Post#21 » by laika » Thu May 19, 2011 8:09 pm

At the risk of sounding too confrontational, I think you are simply wrong. Postseason play is significantly different than regular season play.

-In the regular season the games don't count for much. Teams rarely give full effort for long stretches.
-The quality of opposition is significantly higher in the playoffs.
-You play multiple games against one team, which allows weaknesses to be exploited much more effectively.

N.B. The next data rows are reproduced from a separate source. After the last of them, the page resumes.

$ cat config.mk
export PLATFORM = sky130hd
export DESIGN_NAME = bcd_timer_param
export DESIGN_NICKNAME = d
export VERILOG_FILES = /design/src/rtl/bcd_timer_param.sv
export SDC_FILE = /design/constraint.sdc
export NUM_CORES = 1
export LEC_CHECK = 0
export ABC_AREA = 1
export BUFFER_PORTS_ARGS = -buffer_cell sky130_fd_sc_hd__buf_2
export CAP_MARGIN = 30
export CELL_PAD_IN_SITES_DETAIL_PLACEMENT = 0
export CELL_PAD_IN_SITES_GLOBAL_PLACEMENT = 2
export CORE_AREA = 2 2 122 124
export CTS_BUF_LIST = sky130_fd_sc_hd__clkbuf_8
export CTS_CLUSTER_DIAMETER = 200
export CTS_CLUSTER_SIZE = 12
export DETAILED_ROUTE_END_ITERATION = 8
export DIE_AREA = 0 0 124 126
export GPL_TIMING_DRIVEN = 1
export PLACE_DENSITY_LB_ADDON = 0.1
export SLEW_MARGIN = 5
export SYNTH_ARGS = -nofsm -noshare
export SYNTH_HDL_FRONTEND = slang
export SYNTH_SLANG_ARGS = --single-unit
$ cat constraint.sdc
create_clock -name CLOCK_50 -period 1.9 [get_ports CLOCK_50]
set_clock_uncertainty 0.1 [all_clocks]
set_input_delay 0.19 -clock CLOCK_50 [delete_from_list [all_inputs] [get_ports CLOCK_50]]
set_output_delay 0.19 -clock CLOCK_50 [all_outputs]
set_load 0.03 [all_outputs]
$ cat src/rtl/bcd_timer_param.sv
`default_nettype none
// ============================================================================
//  Module      : bcd_timer_param
//  Description : N-digit BCD up/down timer with prescaler, load, clear,
//                lap-hold snapshot and active-low 7-segment outputs.
//  Revision    : 1.0 - initial release
// ============================================================================
module bcd_timer_param #(
    parameter int DIGITS        = 4,
    parameter int TICK_DIV      = 50000000,
    parameter int LEADING_BLANK = 0
) (
    input  logic                  CLOCK_50,
    input  logic                  reset,
    input  logic                  enable,
    input  logic                  clear,
    input  logic                  load,
    input  logic [4*DIGITS-1:0]   load_value,
    input  logic                  down,
    input  logic                  hold,
    output logic [4*DIGITS-1:0]   bcd_out,
    output logic [7*DIGITS-1:0]   segs,
    output logic                  tick,
    output logic                  wrap
);

    localparam int             c_pw   = (TICK_DIV > 1) ? $clog2(TICK_DIV) : 1;
    localparam logic [c_pw-1:0] c_last = c_pw'(TICK_DIV - 1);
    localparam logic [c_pw-1:0] c_one  = c_pw'(1);

    // Active-low {g..a} pattern for one BCD digit; non-BCD codes go dark.
    function automatic logic [6:0] seg7(input logic [3:0] v);
        case (v)
            4'd0:    seg7 = 7'h40;
            4'd1:    seg7 = 7'h79;
            4'd2:    seg7 = 7'h24;
            4'd3:    seg7 = 7'h30;
            4'd4:    seg7 = 7'h19;
            4'd5:    seg7 = 7'h12;
            4'd6:    seg7 = 7'h02;
            4'd7:    seg7 = 7'h78;
            4'd8:    seg7 = 7'h00;
            4'd9:    seg7 = 7'h18;
            default: seg7 = 7'h7F;
        endcase
    endfunction

    logic [c_pw-1:0]       presc_q, presc_d;
    logic [4*DIGITS-1:0]   digits_q, digits_d;
    logic [4*DIGITS-1:0]   snap_q, snap_d;
    logic                  tick_q, tick_d;
    logic                  wrap_q, wrap_d;

    logic                  w_step;
    logic [4*DIGITS-1:0]   w_stepped;
    logic [4*DIGITS-1:0]   w_loaded;
    logic                  w_carry;
    logic [3:0]            w_nib;
    logic                  w_zero_above;
    logic                  w_blank;

    assign w_step = enable && (presc_q == c_last);

    // Next digit values for one step; every carry/borrow looks at pre-step digits.
    always_comb begin
        w_carry   = 1'b1;
        w_stepped = digits_q;
        w_nib     = 4'd0;
        for (int i = 0; i < DIGITS; i++) begin
            w_nib = digits_q[4*i +: 4];
            if (w_carry) begin
                if (down) begin
                    w_stepped[4*i +: 4] = (w_nib == 4'd0) ? 4'd9 : w_nib - 4'd1;
                end else begin
                    w_stepped[4*i +: 4] = (w_nib == 4'd9) ? 4'd0 : w_nib + 4'd1;
                end
            end
            // A carry surviving past the top digit means the whole counter wrapped.
            w_carry = w_carry && (down ? (w_nib == 4'd0) : (w_nib == 4'd9));
        end
    end

    // Load value with out-of-range nibbles saturated to 9.
    always_comb begin
        w_loaded = load_value;
        for (int i = 0; i < DIGITS; i++) begin
            if (load_value[4*i +: 4] > 4'd9) begin
                w_loaded[4*i +: 4] = 4'd9;
            end
        end
    end

    // Next-state selection: clear > load > step; snapshot follows live while hold is low.
    always_comb begin
        presc_d  = presc_q;
        digits_d = digits_q;
        snap_d   = snap_q;
        tick_d   = 1'b0;
        wrap_d   = 1'b0;
        if (!hold) begin
            snap_d = digits_q;
        end
        if (clear) begin
            presc_d  = '0;
            digits_d = '0;
        end else if (load) begin
            presc_d  = '0;
            digits_d = w_loaded;
        end else if (enable) begin
            presc_d = w_step ? '0 : presc_q + c_one;
            if (w_step) begin
                digits_d = w_stepped;
                tick_d   = 1'b1;
                wrap_d   = w_carry;
            end
        end
    end

    // State registers with synchronous reset.
    always_ff @(posedge CLOCK_50) begin
        if (reset) begin
            presc_q  <= '0;
            digits_q <= '0;
            snap_q   <= '0;
            tick_q   <= 1'b0;
            wrap_q   <= 1'b0;
        end else begin
            presc_q  <= presc_d;
            digits_q <= digits_d;
            snap_q   <= snap_d;
            tick_q   <= tick_d;
            wrap_q   <= wrap_d;
        end
    end

    assign bcd_out = hold ? snap_q : digits_q;
    assign tick    = tick_q;
    assign wrap    = wrap_q;

    // Segment decode with optional leading-zero blanking scanned from the top digit.
    always_comb begin
        segs         = '1;
        w_zero_above = 1'b1;
        w_blank      = 1'b0;
        for (int i = DIGITS - 1; i >= 0; i--) begin
            w_zero_above = w_zero_above && (bcd_out[4*i +: 4] == 4'd0);
            w_blank      = (LEADING_BLANK != 0) && (i > 0) && w_zero_above;
            segs[7*i +: 7] = w_blank ? 7'h7F : seg7(bcd_out[4*i +: 4]);
        end
    end

endmodule
`default_nettype wire

== Yosys cells after proc, flatten, opt, wreduce, memory -nomap -nowiden ==
Memories as Yosys holds them, arrays and structs flattened.
Cells that the tools add are included.

* $add $sub $neg: 9
* Order comparisons: 4
* Eq/ne operators: 5
* Muxes and demuxes: 29
* Bitwise logic cells: 2
* Reduce and logical (&&, ||, !) cells: 21

{| class="wikitable"
|+ Operators with widths
! kind !! number
|-
| 4-bit 2-to-1 mux || 19
|-
| 16-bit 2-to-1 mux || 4
|-
| 26-bit by 1-bit adder with 26-bit output (second input constant) || 1
|-
| 26-bit == test (second input constant) || 1
|-
| 26-bit 2-to-1 mux || 1
|-
| 4-bit by 1-bit adder with 4-bit output (second input constant) || 4
|-
| 4-bit == test (second input constant) || 4
|-
| 4-bit > comparator (second input constant) || 4
|-
| 4-bit zero test || 4
|-
| 4-bit by 1-bit subtractor with 4-bit output (second input constant) || 4
|-
| 2-bit nonzero test || 5
|-
| 3-bit AND reduction || 3
|-
| 1-bit 2-to-1 mux || 5
|-
| 5-bit OR reduction || 1
|-
| 1-bit logical AND || 4
|-
| 4-bit OR reduction || 1
|-
| 3-bit OR reduction || 1
|-
| 1-bit inverter || 2
|-
| 2-bit AND reduction || 1
|-
| 2-bit OR reduction || 1
|}

* Flip-flop bits (word level): 60
* Bits in read-only memories: 448
* Bits of input ports: 23
* Output and inout bits: 46
* Word-level logic and storage cells: 82
* Memories: 4

{| class="wikitable"
|+ Memories
! memory !! words !! width !! rd ports !! clocked after memory_dff !! wr ports !! line !! RTL
|-
| (name not given) || 16 || 7 || 1 || 0 || 0 || 33 || <nowiki>case (v)</nowiki>
|-
| (name not given) || 16 || 7 || 1 || 0 || 0 || 33 ||
|-
| (name not given) || 16 || 7 || 1 || 0 || 0 || 33 ||
|-
| (name not given) || 16 || 7 || 1 || 0 || 0 || 33 ||
|}

== Longest topological paths before layout ==
Gate-level depths: netlist (run 1).

* Depth after elaboration: 8
* Gate-level depth with buffers: 11

== Worst setup path before layout (run 1) ==
Ideal clock, no wire load.

* Path type: input to output
* Start point: in hold
* End point: out segs[5]
* Arrival time: 2.020 ns
* Required time: 1.610 ns
* Path slack: -0.410 ns
* Cell stages on the path: 8
* Path through: buf_4 > buf_2 > nand2_1 > o21ai_0 > inv_1 > ha_1 > o21ai_0 > o21ai_0

* Longest elaborated chain between the ends: 2

{| class="wikitable"
|+ Ends and longest elaborated chain
! what !! line !! RTL
|-
| from (decl) || 20 || <nowiki>input logic hold,</nowiki>
|-
| 16-bit 2-to-1 mux || - ||
|-
| named net bcd_out[0] || 21 || <nowiki>output logic [4*DIGITS-1:0] bcd_out,</nowiki>
|-
| memory 16 x 7 bit || - ||
|-
| to (decl) || 22 || <nowiki>output logic [7*DIGITS-1:0] segs,</nowiki>
|}

The timed path passes the listed nets, and every way through them passes these cells.

== Final worst setup path (run 1) ==
* Start point: reg digits_q[9]
* End point: out segs[14]

* Longest elaborated chain between the ends: 2

{| class="wikitable"
|+ Ends and longest elaborated chain
! what !! line !! RTL
|-
| from (decl) || 49 || <nowiki>logic [4*DIGITS-1:0] digits_q, digits_d;</nowiki>
|-
| from (signal assigned) || 129 || <nowiki>digits_q <= digits_d;</nowiki>
|-
| 16-bit 2-to-1 mux || - ||
|-
| memory 16 x 7 bit || - ||
|}

No other way between the ends.

==> out/metrics.yaml, run 1 <==
cts_buffer_depth: 2
setup_viol: 7
met3WireLength_um: 511
syn_area_mm2: 0.00433
area_growth_syn_to_layout_pct: 48.6
worst-path-max-fanout: 5
ios: 69
yosys_register_bits: 60
synth_sequential_area_ratio: 0.277
n_antenna_cell: 0
drt-met1-wl_mm: 6.81
post_drt_via_cell_ratio: 4.64
count_of_tritonroute_iterations_in_the_first_routing_pass: 5
clk_transition_reported_paths_ns: 0.07
hold_buffers: 0
worst_hold_path_type: "primary input to flop"
power_per_cell_area_mw_per_mm2: 624
failed_checks: "negative setup slack"
power.leakage_nw: 3.01
startpoint_type: "flop"
worst_skew_pair.late_latency_ns: 0.36
critPathMaxStageDelay_ns: 0.34
cts-htree-levels: 3
met2RoutedLength_mm: 5.67
synth.net_count: 754
crit_type: "flop to output pin"
grt_antenna_before_repair: 0
grt_util_all_layers: 0.170
numCtsBuffers: 9
number_of_unique_standard_cell_types_used_by_synthesis: 36
timing.final.crit_share: 1.03
global_route_wire_length_before_repair_mm: 21.1
fillCellCount: 1503
slew_violations: 0
drt_first_iter_violations: 214
post_drt_wl_per_cell_um: 12.6
timing.critical_path.slowest_stage_cell: "sky130_fd_sc_hd__dfxtp_2"
gp_routability_congestion: 0.835
clock-root-buffer: "sky130_fd_sc_hd__clkbuf_8"
cp_top_family: "compound AO/OA/AOI/OAI gates"
drc: 0
first_global_vias: 4404
grt_max_degree: 28
run_status: "complete, but fails checks"
clock_sinks: 60
timing.max_cap.violations: 0
max_slew_margin: 0.730
post_synth_inst_count: 710
row_count: 44
maxClockFrequency_mhz: 510
p_total_mw: 4.02
grt_setup_unrepaired: "true"
end_kind: "output pin"
fin_nets: 895
core_area_mm2: 0.0143
routed-via-count: 4825
drt-total-wl_mm: 13.2
tightest_slew_ns: 0.404
gr_ovfl_total: 0
post_synth_main_area_contributors: "sky130_fd_sc_hd__dfxtp_1 28%, sky130_fd_sc_hd__nand2_1 15%, sky130_fd_sc_hd__nor2_1 10%"
die_area_mm2: 0.0156
layout_common_cells: "154 x sky130_fd_sc_hd__nand2_1, 111 x sky130_fd_sc_hd__nor2_1, 76 x sky130_fd_sc_hd__inv_1"
setup_slack_ns: -0.0590
tritoncts: "done"
height_of_the_die_um: 126
final_layout_size_suffix_gt1_frac: 0.379
critPathRequiredTime_ns: 1.61
antenna_violating_nets_post_route: 0
critical_path.n_buffers_inverters: 3
hold_viol: 0
buffer_ports.inserted: 68
finalCoreUtilization: 0.450
path_cells: "o21ai_4 > inv_4 > buf_6 > o21ai_4 > o21ai_1 > buf_4"
post-synth-top-area-cell: "sky130_fd_sc_hd__dfxtp_1"
synth_top_area_share: 0.277
hpwlAfterDp_mm: 9.82
mostFrequentLayoutCell: "sky130_fd_sc_hd__nand2_1"
fin_worst_hold_slack_ns: 0.0422
avgSynthCellArea_um2: 6.10
worst_path_most_repeated_cell: "sky130_fd_sc_hd__o21ai_4"
finalWorstPathRequiredPeriod_ns: 1.96
warnings_synthesis: 0
die_width_um: 124
dr.max_layer_used: "met4"
vdd_drop_max_v: 0.000303
start_util: 0.303
worst-endpoint-arrival_ns: 1.67
[worst register-to-register path: cells and delay by family, from the launching register on]
family                 cells  cell delay, ns
AOI/OAI and AO/OA          1            0.08
DFF                        1            0.41
buffers and inverters      1            0.08
and+or+nand+nor            7            0.91
[timing repair]
item	CTS	global route
resized for setup	113	123
endpoints found under the hold margin	0	0
pin swaps	16	45
endpoints found under the setup margin	42	48
setup buffers	5	13
[cells in the mapped netlist]
cell,number
sky130_fd_sc_hd__nor2_4,4
sky130_fd_sc_hd__dfxtp_1,60
sky130_fd_sc_hd__inv_2,15
sky130_fd_sc_hd__nand2_4,4
sky130_fd_sc_hd__nand3b_1,1
sky130_fd_sc_hd__nand3_2,3
sky130_fd_sc_hd__o21ai_2,7
sky130_fd_sc_hd__or2_1,1
sky130_fd_sc_hd__o21ai_1,24
sky130_fd_sc_hd__clkbuf_1,4
sky130_fd_sc_hd__ha_1,21
sky130_fd_sc_hd__buf_6,1
sky130_fd_sc_hd__nor3_2,4
sky130_fd_sc_hd__o221ai_1,1
sky130_fd_sc_hd__nand2_1,171
sky130_fd_sc_hd__nand3_1,48
sky130_fd_sc_hd__nand2_2,7
sky130_fd_sc_hd__nor3b_1,1
sky130_fd_sc_hd__a211oi_1,1
sky130_fd_sc_hd__nor3_1,9
sky130_fd_sc_hd__buf_1,1
sky130_fd_sc_hd__a21oi_1,29
sky130_fd_sc_hd__buf_2,7
sky130_fd_sc_hd__nand4_1,11
sky130_fd_sc_hd__and3_1,1
sky130_fd_sc_hd__a22oi_1,2
sky130_fd_sc_hd__o21ai_0,50
sky130_fd_sc_hd__nor2_1,115
sky130_fd_sc_hd__inv_1,89
sky130_fd_sc_hd__buf_4,1
sky130_fd_sc_hd__xnor2_1,1
sky130_fd_sc_hd__xor2_1,6
sky130_fd_sc_hd__a21boi_0,1
sky130_fd_sc_hd__o211ai_1,1
sky130_fd_sc_hd__nor2_2,7
sky130_fd_sc_hd__nor2_8,1
[metal layers]
layer  GRT usage  vias up
met2       0.249       95
li1            -     2541
met5           0        -
met1       0.252     2179
met4      0.0476        0
met3      0.0322       10
[stage by stage]
| step | cells | instance area, um2 | setup slack (ns) | TNS (ns) |
|---|---|---|---|---|
| after floorplan | 710 | 4370 | -0.0746 | -0.485 |
| after global placement | 1009 | 5330 | -0.0942 | -0.609 |
| after detailed placement | 1009 | 5330 | -0.114 | -1.48 |
| after CTS | 1028 | 5930 | -0.0617 | -0.635 |
| after global routing | 1040 | 6440 | -0.122 | -1.87 |
| final | 1040 | 6440 | -0.0590 | -0.120 |
[where the power goes]
part           total (mW)  switching (mW)  leakage [nW]  internal (mW)
logic                1.36           0.796          2.39          0.564
clock network        1.33           0.529         0.122          0.803
registers            1.33          0.0359         0.498           1.29
total                4.02            1.36          3.01           2.66
[flip-flops by register name, indices dropped and copies added (netlist names)]
signal	flops
digits_q	16
presc_q	26
wrap	1
snap_q	16
tick	1
[final cells by class]
type                       instances  area [um2]  area share
sequential                        60        1240       0.192
timing repair buffer             144        1120       0.174
multi-input combinational        532        3220       0.499
clock inverter                     5        76.3      0.0118
tap                              184         230      0.0357
clock buffer                      11         151      0.0235
inverter                         104         408      0.0633
[kinds of logic (layout without fill, tap and decap cells)]
logic type	after synthesis	count (layout)	synth area share
adders and majority gates	21	21	0.0606
xor gates and xnor gates	7	7	0.0141
buffers and inverters	118	264	0.107
and+or+nand+nor	388	388	0.398
AOI/OAI and AO/OA	116	116	0.144
DFF	60	60	0.277
[final timing paths]
check | from | end | slack, ns | depth (start not counted)
hold / removal | enable | presc_q[1] | 0.04 | 3
hold reg to reg | presc_q[1] | presc_q[1] | 0.39 | 2
setup reg to reg | presc_q[12] | digits_q[2] | 0.19 | 9
setup / recovery | digits_q[9] | segs[14] | -0.06 | 6
(Power assumes the default switching activity.)
==> run 2, diff against run 1 <==
--- a/config.mk
+++ b/config.mk
@@ -18,6 +18,7 @@
 export DIE_AREA = 0 0 124 126
 export GPL_TIMING_DRIVEN = 1
 export PLACE_DENSITY_LB_ADDON = 0.1
+export SETUP_SLACK_MARGIN = 0.15
 export SLEW_MARGIN = 5
 export SYNTH_ARGS = -nofsm -noshare
 export SYNTH_HDL_FRONTEND = slang
==> out/metrics.yaml, run 2 (same netlist as run 1, synthesis figures left out) <==
ios: 69  # unchanged
grt_util_all_layers: 0.174  # +0.00393
timing.max_cap.violations: 0  # unchanged
internal_power_mw: 2.48  # -6.5%
first_global_vias: 4682  # +6.3%
clock_share_of_power: 0.307  # -0.024
register_with_the_highest_flop_count: "presc_q"
end_kind: "output pin"
vdd_drop_max_v: 0.000314  # +3.8%
drt-total-wl_mm: 13.4  # +2.0%
startpoint_type: "flop"
timing.final.crit_share: 1.03  # +0.00166
stages_on_the_worst_setup_path: 7  # +1
grt_setup_unrepaired: "true"
crit_type: "flop to output pin"
cp_top_family: "compound AO/OA/AOI/OAI gates"
post_drt_via_cell_ratio: 4.68  # +0.91%
maxClockFrequency_mhz: 510  # -0.16%
numCtsBuffers: 9  # unchanged
tritoncts: "done"
cts-htree-levels: 3  # unchanged
drt_first_iter_violations: 219  # +2.3%
clk_transition_reported_paths_ns: 0.07  # about the same
gp_routability_congestion: 0.849  # +1.7%
fin_worst_hold_slack_ns: 0.0689  # +0.0266 ns
worst-path-max-fanout: 5  # unchanged
crit_path_start: "digits_q[5]"
setup_viol: 9  # +2
r2r_end: "digits_q[12]"
row_count: 44  # unchanged
worst-r2r-cell-count: 9  # unchanged
worstSetupEndpoint: "segs[13]"
critPathMaxStageDelay_ns: 0.37  # +0.03 ns
failed_checks: "negative setup slack"
gr_ovfl_total: 0  # unchanged
antenna_violating_nets_post_route: 0  # unchanged
grt_max_degree: 22  # -21%
core_area_mm2: 0.0143  # unchanged
worst_path_most_repeated_cell: "sky130_fd_sc_hd__o21ai_2"
layout_common_cells: "158 x sky130_fd_sc_hd__nand2_1, 109 x sky130_fd_sc_hd__nor2_1, 81 x sky130_fd_sc_hd__inv_1"
timing.critical_path.slowest_stage_cell: "sky130_fd_sc_hd__dfxtp_4"
share_comb_of_total_power: 0.346  # +0.008
power.leakage_nw: 3.01  # about the same
finalCoreUtilization: 0.443  # -0.00743
largest_register_ffs: 26  # unchanged
finalWorstPathRequiredPeriod_ns: 1.96  # +0.00315 ns
path_cells: "o21ai_4 > inv_4 > ha_4 > o21ai_2 > buf_4 > o21ai_2 > buf_6"
area_growth_syn_to_layout_pct: 46.2
max_slew_margin: 0.729  # -0.000843
final_area_mm2: 0.00633  # -1.7%
rr_startpoint: "digits_q[4]"
worst_skew_pair.late_latency_ns: 0.34  # -0.02 ns
worst-r2r-setup-slack_ns: 0.19  # about the same
fin_nets: 896  # +0.11%
critical_path.n_buffers_inverters: 3  # unchanged
critPathRequiredTime_ns: 1.61  # about the same
start_util: 0.303  # unchanged
hpwlAfterDp_mm: 10.1  # +3.3%
routed-via-count: 4864  # +0.81%
die_width_um: 124  # unchanged
slew_violations: 0  # unchanged
clock_sinks: 60  # unchanged
hold_viol: 0  # unchanged
netSwitchingFraction: 0.347  # +0.00868
buffer_ports.inserted: 68  # unchanged
seq_power_share: 0.347  # +0.017
drc: 0  # unchanged
global_route_wire_length_before_repair_mm: 21.8  # +3.4%
mostFrequentLayoutCell: "sky130_fd_sc_hd__nand2_1"
die_area_mm2: 0.0156  # unchanged
height_of_the_die_um: 126  # unchanged
worst-endpoint-arrival_ns: 1.67  # about the same
reg_top3: "presc_q: 26 flops, digits_q: 16 flops, snap_q: 16 flops"
cts_buffer_depth: 2  # unchanged
run_status: "complete, but fails checks"
tightest_slew_ns: 0.407  # +0.00302 ns
placedInstanceArea_mm2: 0.00535  # +0.42%
grt_antenna_before_repair: 0  # unchanged
count_of_tritonroute_iterations_in_the_first_routing_pass: 6  # +1
switchingPower_mw: 1.32  # -2.9%
final_layout_size_suffix_gt1_frac: 0.361  # -0.0171
setup_slack_ns: -0.0621  # -0.00315 ns
power_per_cell_area_mw_per_mm2: 601  # -3.7%
clock-root-buffer: "sky130_fd_sc_hd__clkbuf_8"
hold_buffers: 0  # unchanged
worst_hold_path_type: "primary input to flop"
n_antenna_cell: 0  # unchanged
post_drt_wl_per_cell_um: 12.9  # +2.1%
run 2: how the worst min path moves through the flow:
stage                            end  startpoint  slack [ns]  cells after the start
after floorplan           presc_q[1]      enable        0.25                      2
after global placement    presc_q[1]  presc_q[1]        0.37                      2
after detailed placement  presc_q[1]  presc_q[1]        0.38                      2
after CTS                 presc_q[1]      enable        0.06                      3
after global routing      presc_q[1]      enable        0.07                      3
final                     presc_q[1]      enable        0.07                      3
run 2: routing by layer:
layer	wire length (um)	share of wire	vias up	global-route usage
met5	0	0	-	0
met4	148	0.011	0	0.0443
met3	373	0.028	13	0.0317
met2	7250	0.54	64	0.322
met1	5640	0.42	2246	0.202
li1	-	-	2541	-
run 2: area by class of cell:
cell class	count	area, um2
Sequential cell	60	1240
Fill cell	1557	7980
Timing Repair Buffer	145	1140
Inverter	104	400
Clock buffer	11	151
Tap cell	184	230
Multi-Input combinational cell	532	3140
Clock inverter	3	38.8
run 2: what timing repair did:
item	CTS	global route
pin swaps	29	24
setup buffers	10	6
gates resized for setup	122	77
endpoints found under the setup margin	61	68
run 2: power by group through the flow:
stage	clock network [mW]	registers (mW)	logic (mW)
after global routing	1.25	1.33	1.43
after detailed placement	0	1.35	1.03
after CTS	1.22	1.32	1.22
after floorplan	0	1.34	0.681
final	1.17	1.32	1.32
after global placement	0	1.35	1.03
run 2: stage by stage:
stage | instances | setup slack [ns] | TNS [ns] | power, mW
after floorplan | 710 | 0.0432 | 0 | 2.02
after global placement | 1009 | -0.0393 | -0.248 | 2.38
after detailed placement | 1009 | -0.113 | -1.23 | 2.38
after CTS | 1033 | -0.0368 | -0.213 | 3.76
after global routing | 1039 | -0.138 | -2.21 | 4.01
final | 1039 | -0.0621 | -0.243 | 3.81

So let's look at some numbers for the Heat this year.

Regular season adj +/-
James, LeBron___ 9.63
Bosh, Chris______ 8.93
Wade, Dwyane___ 7.47
Jones, James____ 1.23
Chalmers, Mario_ -0.55
House, Eddie____ -1.70
Ilgauskas, Zyd___ -7.13
Miller, Mike_____ -7.74
Anthony, Joel____ -8.12
Dampier, Erick__ -10.44

Post season +/-(no one seems to be willing to post adj numbers)
Anthony, Joel___ 35.68
Jones, James____ 14.71
Chalmers, Mario_ 10.55
Wade, Dwyane____ 6.21
Bosh, Chris______ -0.16
James, LeBron___ -4.48
Bibby, Mike_____ -15.99
Ilgauskas, Zyd___ -48.91



According to your theory of "regular season predicts the postseason" these numbers should be completely impossible. The rational conclusion from these numbers is that Lebron is shockingly overrated or that +/- is essentially useless.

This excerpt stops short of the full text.